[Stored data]

● ● ●

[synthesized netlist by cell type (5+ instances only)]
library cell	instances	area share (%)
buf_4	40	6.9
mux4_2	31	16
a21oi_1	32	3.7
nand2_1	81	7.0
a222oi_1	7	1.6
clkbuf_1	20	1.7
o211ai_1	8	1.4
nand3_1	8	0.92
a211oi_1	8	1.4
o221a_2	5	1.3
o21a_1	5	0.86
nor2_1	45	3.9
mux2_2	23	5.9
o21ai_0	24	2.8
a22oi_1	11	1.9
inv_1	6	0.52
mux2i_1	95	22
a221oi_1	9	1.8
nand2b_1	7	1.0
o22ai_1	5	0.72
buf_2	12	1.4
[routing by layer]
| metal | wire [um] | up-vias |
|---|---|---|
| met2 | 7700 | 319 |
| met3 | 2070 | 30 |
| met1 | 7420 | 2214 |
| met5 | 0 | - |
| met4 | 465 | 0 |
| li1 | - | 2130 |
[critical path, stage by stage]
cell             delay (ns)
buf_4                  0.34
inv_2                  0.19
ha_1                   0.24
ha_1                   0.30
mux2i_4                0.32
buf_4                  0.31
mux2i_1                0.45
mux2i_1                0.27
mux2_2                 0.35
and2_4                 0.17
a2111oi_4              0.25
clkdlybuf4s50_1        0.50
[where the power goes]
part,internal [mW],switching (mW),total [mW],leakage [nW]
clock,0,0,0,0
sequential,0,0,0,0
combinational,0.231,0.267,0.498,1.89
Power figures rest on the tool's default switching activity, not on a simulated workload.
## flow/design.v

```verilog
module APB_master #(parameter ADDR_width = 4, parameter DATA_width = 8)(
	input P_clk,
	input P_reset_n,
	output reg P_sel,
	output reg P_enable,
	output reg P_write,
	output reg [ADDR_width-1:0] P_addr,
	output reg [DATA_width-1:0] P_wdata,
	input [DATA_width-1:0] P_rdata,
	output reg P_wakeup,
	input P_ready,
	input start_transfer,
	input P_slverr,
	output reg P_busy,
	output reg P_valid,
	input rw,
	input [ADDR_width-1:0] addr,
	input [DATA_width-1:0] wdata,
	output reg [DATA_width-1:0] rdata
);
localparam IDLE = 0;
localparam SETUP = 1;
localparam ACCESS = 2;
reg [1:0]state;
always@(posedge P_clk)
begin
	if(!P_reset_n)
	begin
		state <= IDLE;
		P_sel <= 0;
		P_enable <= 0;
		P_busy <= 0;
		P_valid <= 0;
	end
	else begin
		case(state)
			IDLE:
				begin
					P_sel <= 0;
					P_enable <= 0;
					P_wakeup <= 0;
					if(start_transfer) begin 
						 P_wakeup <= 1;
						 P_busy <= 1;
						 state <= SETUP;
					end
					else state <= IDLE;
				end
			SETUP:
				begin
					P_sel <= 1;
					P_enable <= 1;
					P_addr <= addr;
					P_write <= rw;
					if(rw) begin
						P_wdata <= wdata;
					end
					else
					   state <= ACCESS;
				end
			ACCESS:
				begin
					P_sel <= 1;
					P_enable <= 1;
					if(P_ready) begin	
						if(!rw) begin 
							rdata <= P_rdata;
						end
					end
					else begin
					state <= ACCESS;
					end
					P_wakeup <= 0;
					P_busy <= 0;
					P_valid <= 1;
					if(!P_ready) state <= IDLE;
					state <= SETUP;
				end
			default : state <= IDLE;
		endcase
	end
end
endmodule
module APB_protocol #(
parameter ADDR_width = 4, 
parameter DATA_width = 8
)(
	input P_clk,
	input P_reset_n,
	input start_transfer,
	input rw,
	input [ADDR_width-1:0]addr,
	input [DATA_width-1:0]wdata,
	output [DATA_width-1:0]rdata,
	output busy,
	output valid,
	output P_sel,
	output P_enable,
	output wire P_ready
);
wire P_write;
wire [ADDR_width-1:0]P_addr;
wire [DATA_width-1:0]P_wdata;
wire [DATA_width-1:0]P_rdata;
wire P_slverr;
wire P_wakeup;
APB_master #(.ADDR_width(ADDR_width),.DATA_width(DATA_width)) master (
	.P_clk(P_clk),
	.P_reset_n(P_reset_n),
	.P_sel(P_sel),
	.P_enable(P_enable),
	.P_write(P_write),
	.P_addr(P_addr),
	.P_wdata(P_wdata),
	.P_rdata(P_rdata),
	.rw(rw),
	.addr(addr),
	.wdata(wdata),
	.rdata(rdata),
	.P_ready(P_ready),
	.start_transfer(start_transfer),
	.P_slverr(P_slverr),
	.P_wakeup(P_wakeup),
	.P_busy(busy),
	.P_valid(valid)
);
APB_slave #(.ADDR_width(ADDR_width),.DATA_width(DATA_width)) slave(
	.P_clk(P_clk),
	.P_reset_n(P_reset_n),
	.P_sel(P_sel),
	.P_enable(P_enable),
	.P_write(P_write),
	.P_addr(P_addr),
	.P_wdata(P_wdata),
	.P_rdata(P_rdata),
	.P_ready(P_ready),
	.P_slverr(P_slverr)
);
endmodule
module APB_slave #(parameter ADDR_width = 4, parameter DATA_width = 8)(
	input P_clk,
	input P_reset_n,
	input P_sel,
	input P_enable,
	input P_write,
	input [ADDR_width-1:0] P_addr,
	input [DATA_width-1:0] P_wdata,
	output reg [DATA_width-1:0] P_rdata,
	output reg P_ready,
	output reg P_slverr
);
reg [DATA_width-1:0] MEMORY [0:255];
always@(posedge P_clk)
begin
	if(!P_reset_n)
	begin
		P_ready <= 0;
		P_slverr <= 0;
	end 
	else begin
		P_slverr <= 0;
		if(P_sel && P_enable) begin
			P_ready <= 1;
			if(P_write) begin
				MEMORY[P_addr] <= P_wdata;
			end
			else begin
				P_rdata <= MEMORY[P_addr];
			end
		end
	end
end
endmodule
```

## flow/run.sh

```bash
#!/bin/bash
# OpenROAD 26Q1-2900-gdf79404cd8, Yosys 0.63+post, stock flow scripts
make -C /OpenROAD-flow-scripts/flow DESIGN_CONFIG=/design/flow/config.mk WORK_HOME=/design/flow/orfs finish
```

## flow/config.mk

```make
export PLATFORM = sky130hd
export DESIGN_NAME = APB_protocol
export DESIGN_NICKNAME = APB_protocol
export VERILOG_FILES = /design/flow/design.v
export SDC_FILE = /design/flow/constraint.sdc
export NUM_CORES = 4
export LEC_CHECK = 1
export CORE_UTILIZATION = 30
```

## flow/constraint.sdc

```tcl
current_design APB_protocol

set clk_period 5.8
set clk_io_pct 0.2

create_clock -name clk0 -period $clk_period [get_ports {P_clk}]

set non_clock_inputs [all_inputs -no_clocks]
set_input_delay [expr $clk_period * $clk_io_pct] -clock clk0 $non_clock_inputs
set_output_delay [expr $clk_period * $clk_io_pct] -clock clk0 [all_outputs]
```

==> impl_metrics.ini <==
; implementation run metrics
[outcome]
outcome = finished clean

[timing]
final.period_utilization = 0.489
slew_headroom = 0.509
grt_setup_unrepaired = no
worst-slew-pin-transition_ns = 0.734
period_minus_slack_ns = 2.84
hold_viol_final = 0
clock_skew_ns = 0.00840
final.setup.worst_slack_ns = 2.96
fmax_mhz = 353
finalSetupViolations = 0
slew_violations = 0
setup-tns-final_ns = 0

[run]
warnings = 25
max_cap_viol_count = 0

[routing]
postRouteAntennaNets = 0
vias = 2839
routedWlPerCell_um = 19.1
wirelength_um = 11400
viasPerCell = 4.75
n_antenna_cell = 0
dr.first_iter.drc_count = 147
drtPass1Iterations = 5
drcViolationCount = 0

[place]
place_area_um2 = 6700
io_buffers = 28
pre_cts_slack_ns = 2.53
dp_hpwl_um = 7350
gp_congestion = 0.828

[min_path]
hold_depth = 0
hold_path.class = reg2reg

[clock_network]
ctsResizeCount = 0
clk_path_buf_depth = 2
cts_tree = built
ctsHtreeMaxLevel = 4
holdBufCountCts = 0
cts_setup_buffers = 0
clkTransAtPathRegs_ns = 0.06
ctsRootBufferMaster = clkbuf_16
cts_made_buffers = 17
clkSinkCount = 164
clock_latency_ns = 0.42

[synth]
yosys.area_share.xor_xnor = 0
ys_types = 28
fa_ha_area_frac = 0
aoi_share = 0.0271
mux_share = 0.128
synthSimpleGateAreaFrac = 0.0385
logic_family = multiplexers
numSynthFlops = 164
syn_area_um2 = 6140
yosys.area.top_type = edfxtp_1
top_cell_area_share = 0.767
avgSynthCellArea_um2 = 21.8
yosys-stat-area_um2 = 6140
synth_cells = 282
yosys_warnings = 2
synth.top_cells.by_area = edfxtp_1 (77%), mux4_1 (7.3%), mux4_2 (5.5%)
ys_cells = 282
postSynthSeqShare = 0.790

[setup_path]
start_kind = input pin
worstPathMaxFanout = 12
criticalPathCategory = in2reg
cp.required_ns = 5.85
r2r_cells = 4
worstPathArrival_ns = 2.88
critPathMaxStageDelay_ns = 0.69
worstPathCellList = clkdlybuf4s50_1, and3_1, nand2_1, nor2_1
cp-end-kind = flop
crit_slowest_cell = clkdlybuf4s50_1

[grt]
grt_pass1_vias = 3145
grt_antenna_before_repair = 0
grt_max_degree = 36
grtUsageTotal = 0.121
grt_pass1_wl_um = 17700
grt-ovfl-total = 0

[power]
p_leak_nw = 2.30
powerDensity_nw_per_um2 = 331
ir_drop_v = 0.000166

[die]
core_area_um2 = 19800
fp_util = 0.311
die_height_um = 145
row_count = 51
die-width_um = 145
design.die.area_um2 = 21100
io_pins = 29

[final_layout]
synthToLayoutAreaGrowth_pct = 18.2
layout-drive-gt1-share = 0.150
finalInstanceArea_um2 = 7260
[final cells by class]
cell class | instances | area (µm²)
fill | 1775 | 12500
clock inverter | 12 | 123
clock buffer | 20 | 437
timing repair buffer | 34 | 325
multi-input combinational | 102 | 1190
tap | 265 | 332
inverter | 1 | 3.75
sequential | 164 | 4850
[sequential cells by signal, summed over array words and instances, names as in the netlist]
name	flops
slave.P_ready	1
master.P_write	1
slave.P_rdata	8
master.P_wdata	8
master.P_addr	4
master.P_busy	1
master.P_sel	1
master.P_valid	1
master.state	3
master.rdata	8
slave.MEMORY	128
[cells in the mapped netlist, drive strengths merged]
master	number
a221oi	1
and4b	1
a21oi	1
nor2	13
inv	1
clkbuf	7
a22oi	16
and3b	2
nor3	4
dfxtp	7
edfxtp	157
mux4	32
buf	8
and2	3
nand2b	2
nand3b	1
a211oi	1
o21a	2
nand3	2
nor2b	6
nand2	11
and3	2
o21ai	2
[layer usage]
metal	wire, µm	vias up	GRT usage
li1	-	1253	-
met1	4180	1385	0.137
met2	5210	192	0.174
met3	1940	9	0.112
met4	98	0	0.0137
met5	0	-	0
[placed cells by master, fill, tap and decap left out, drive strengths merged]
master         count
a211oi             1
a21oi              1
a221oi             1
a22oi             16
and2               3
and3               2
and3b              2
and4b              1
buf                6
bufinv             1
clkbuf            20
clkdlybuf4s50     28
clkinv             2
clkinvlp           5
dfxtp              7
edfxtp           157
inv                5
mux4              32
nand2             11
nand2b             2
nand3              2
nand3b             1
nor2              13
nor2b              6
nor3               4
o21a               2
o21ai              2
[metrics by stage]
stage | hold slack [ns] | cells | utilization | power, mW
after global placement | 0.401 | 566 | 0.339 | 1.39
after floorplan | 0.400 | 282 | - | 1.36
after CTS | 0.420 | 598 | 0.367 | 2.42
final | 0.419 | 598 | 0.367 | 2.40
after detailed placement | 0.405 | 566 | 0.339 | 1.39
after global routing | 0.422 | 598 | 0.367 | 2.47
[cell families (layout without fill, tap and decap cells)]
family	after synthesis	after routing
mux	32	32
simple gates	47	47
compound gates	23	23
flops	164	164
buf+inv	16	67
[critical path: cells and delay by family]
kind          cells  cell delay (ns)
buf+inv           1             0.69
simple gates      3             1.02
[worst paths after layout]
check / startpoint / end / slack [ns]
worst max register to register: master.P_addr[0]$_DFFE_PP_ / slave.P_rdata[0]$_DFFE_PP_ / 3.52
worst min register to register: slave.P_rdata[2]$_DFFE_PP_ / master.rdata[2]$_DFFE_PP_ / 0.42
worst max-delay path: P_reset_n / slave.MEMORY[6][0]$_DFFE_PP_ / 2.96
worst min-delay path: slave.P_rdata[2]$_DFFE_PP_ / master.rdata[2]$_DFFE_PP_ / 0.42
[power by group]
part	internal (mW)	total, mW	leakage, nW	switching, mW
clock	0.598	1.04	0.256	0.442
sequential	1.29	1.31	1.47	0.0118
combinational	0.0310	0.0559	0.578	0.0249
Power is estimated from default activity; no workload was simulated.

● ● ●

• What the task requires
From the data above, output only the lines between the line containing "[um] | up-vias |" and the line containing "combinational,0.231,0.267,0.498,1.89", inclusive, exactly as written.

• Answer to the problem
| metal | wire [um] | up-vias |
|---|---|---|
| met2 | 7700 | 319 |
| met3 | 2070 | 30 |
| met1 | 7420 | 2214 |
| met5 | 0 | - |
| met4 | 465 | 0 |
| li1 | - | 2130 |
[critical path, stage by stage]
cell             delay (ns)
buf_4                  0.34
inv_2                  0.19
ha_1                   0.24
ha_1                   0.30
mux2i_4                0.32
buf_4                  0.31
mux2i_1                0.45
mux2i_1                0.27
mux2_2                 0.35
and2_4                 0.17
a2111oi_4              0.25
clkdlybuf4s50_1        0.50
[where the power goes]
part,internal [mW],switching (mW),total [mW],leakage [nW]
clock,0,0,0,0
sequential,0,0,0,0
combinational,0.231,0.267,0.498,1.89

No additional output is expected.